Democrats Say Governor's Warning Premature

POSTED: 3:01 pm EDT June 26, 2009
UPDATED: 8:13 pm EDT June 26, 2009

Republican Gov. Mitch Daniels said Friday that he was prepared to keep essential services such as public safety running if lawmakers do not pass a new spending plan by midnight Tuesday, but warned that most of state government would shut down.

Daniels said he would use emergency powers to keep state police and prisons operating, and public assistance -- including unemployment insurance -- would continue to be rendered to those already eligible. The Indiana National Guard and health officials would be available on standby if needed.

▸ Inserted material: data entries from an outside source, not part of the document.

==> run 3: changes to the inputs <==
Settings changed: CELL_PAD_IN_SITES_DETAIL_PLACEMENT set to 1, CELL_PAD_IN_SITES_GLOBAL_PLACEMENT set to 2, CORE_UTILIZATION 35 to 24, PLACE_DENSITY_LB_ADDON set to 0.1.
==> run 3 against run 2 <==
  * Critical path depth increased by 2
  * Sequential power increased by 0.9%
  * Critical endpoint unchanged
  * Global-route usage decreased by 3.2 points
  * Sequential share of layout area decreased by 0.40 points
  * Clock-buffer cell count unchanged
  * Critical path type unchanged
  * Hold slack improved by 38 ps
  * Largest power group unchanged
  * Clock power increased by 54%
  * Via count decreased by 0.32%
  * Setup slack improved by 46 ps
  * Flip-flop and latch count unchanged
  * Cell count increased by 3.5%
--- src/rtl/fsw_pkg.sv ---
package fsw_pkg;
  typedef enum logic {
    CHAIN_SINGLE = 1'b0,
    CHAIN_DUAL   = 1'b1
  } chain_mode_e;
endpackage

--- src/rtl/fsw_mode_reg.sv ---
module fsw_mode_reg
  import fsw_pkg::*;
(
  input  logic        clk,
  input  logic        rst_n,
  input  logic        shift_en,
  input  logic        mode_req,
  output chain_mode_e mode_q
);
  // requests are only accepted between shift bursts
  always_ff @(posedge clk or negedge rst_n) begin
    if (!rst_n)         mode_q <= CHAIN_SINGLE;
    else if (!shift_en) mode_q <= chain_mode_e'(mode_req);
  end
endmodule

--- src/rtl/fsw_phase_ctr.sv ---
module fsw_phase_ctr #(
  parameter int L1 = 5,
  parameter int L2 = 3
) (
  input  logic clk,
  input  logic rst_n,
  input  logic run,
  output logic [$clog2(L1+L2)-1:0] pos,
  output logic second
);
  localparam int TOTAL = L1 + L2;
  localparam int CW    = $clog2(TOTAL);
  localparam logic [CW-1:0] LAST  = CW'(TOTAL - 1);
  localparam logic [CW-1:0] SPLIT = CW'(L1);

  always_ff @(posedge clk or negedge rst_n) begin
    if (!rst_n)           pos <= '0;
    else if (!run)        pos <= '0;
    else if (pos == LAST) pos <= '0;
    else                  pos <= pos + 1'b1;
  end

  assign second = (pos >= SPLIT);
endmodule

"The state police would continue to patrol the roads of Indiana. The prisons will remain open, and no one will be released or unsupervised," Daniels said. "Public assistance checks, we believe, can continue to go, including unemployment insurance, to those already qualified."

But he said state parks would close, Bureau of Motor Vehicle branches and other state offices would close, as would casinos and the lottery because they are regulated by the state. Most of the state's 30,900 employees would be furloughed.

Daniels said blame for any shutdown would rest solely with Democratic leaders who control the House because they have not budged from their position on a budget the governor said would decimate the state's finances and force a future tax increase.

Daniels said with a midnight Tuesday deadline looming for lawmakers to pass a new budget or a stopgap funding measure, he felt compelled to warn the public of the stakes involved.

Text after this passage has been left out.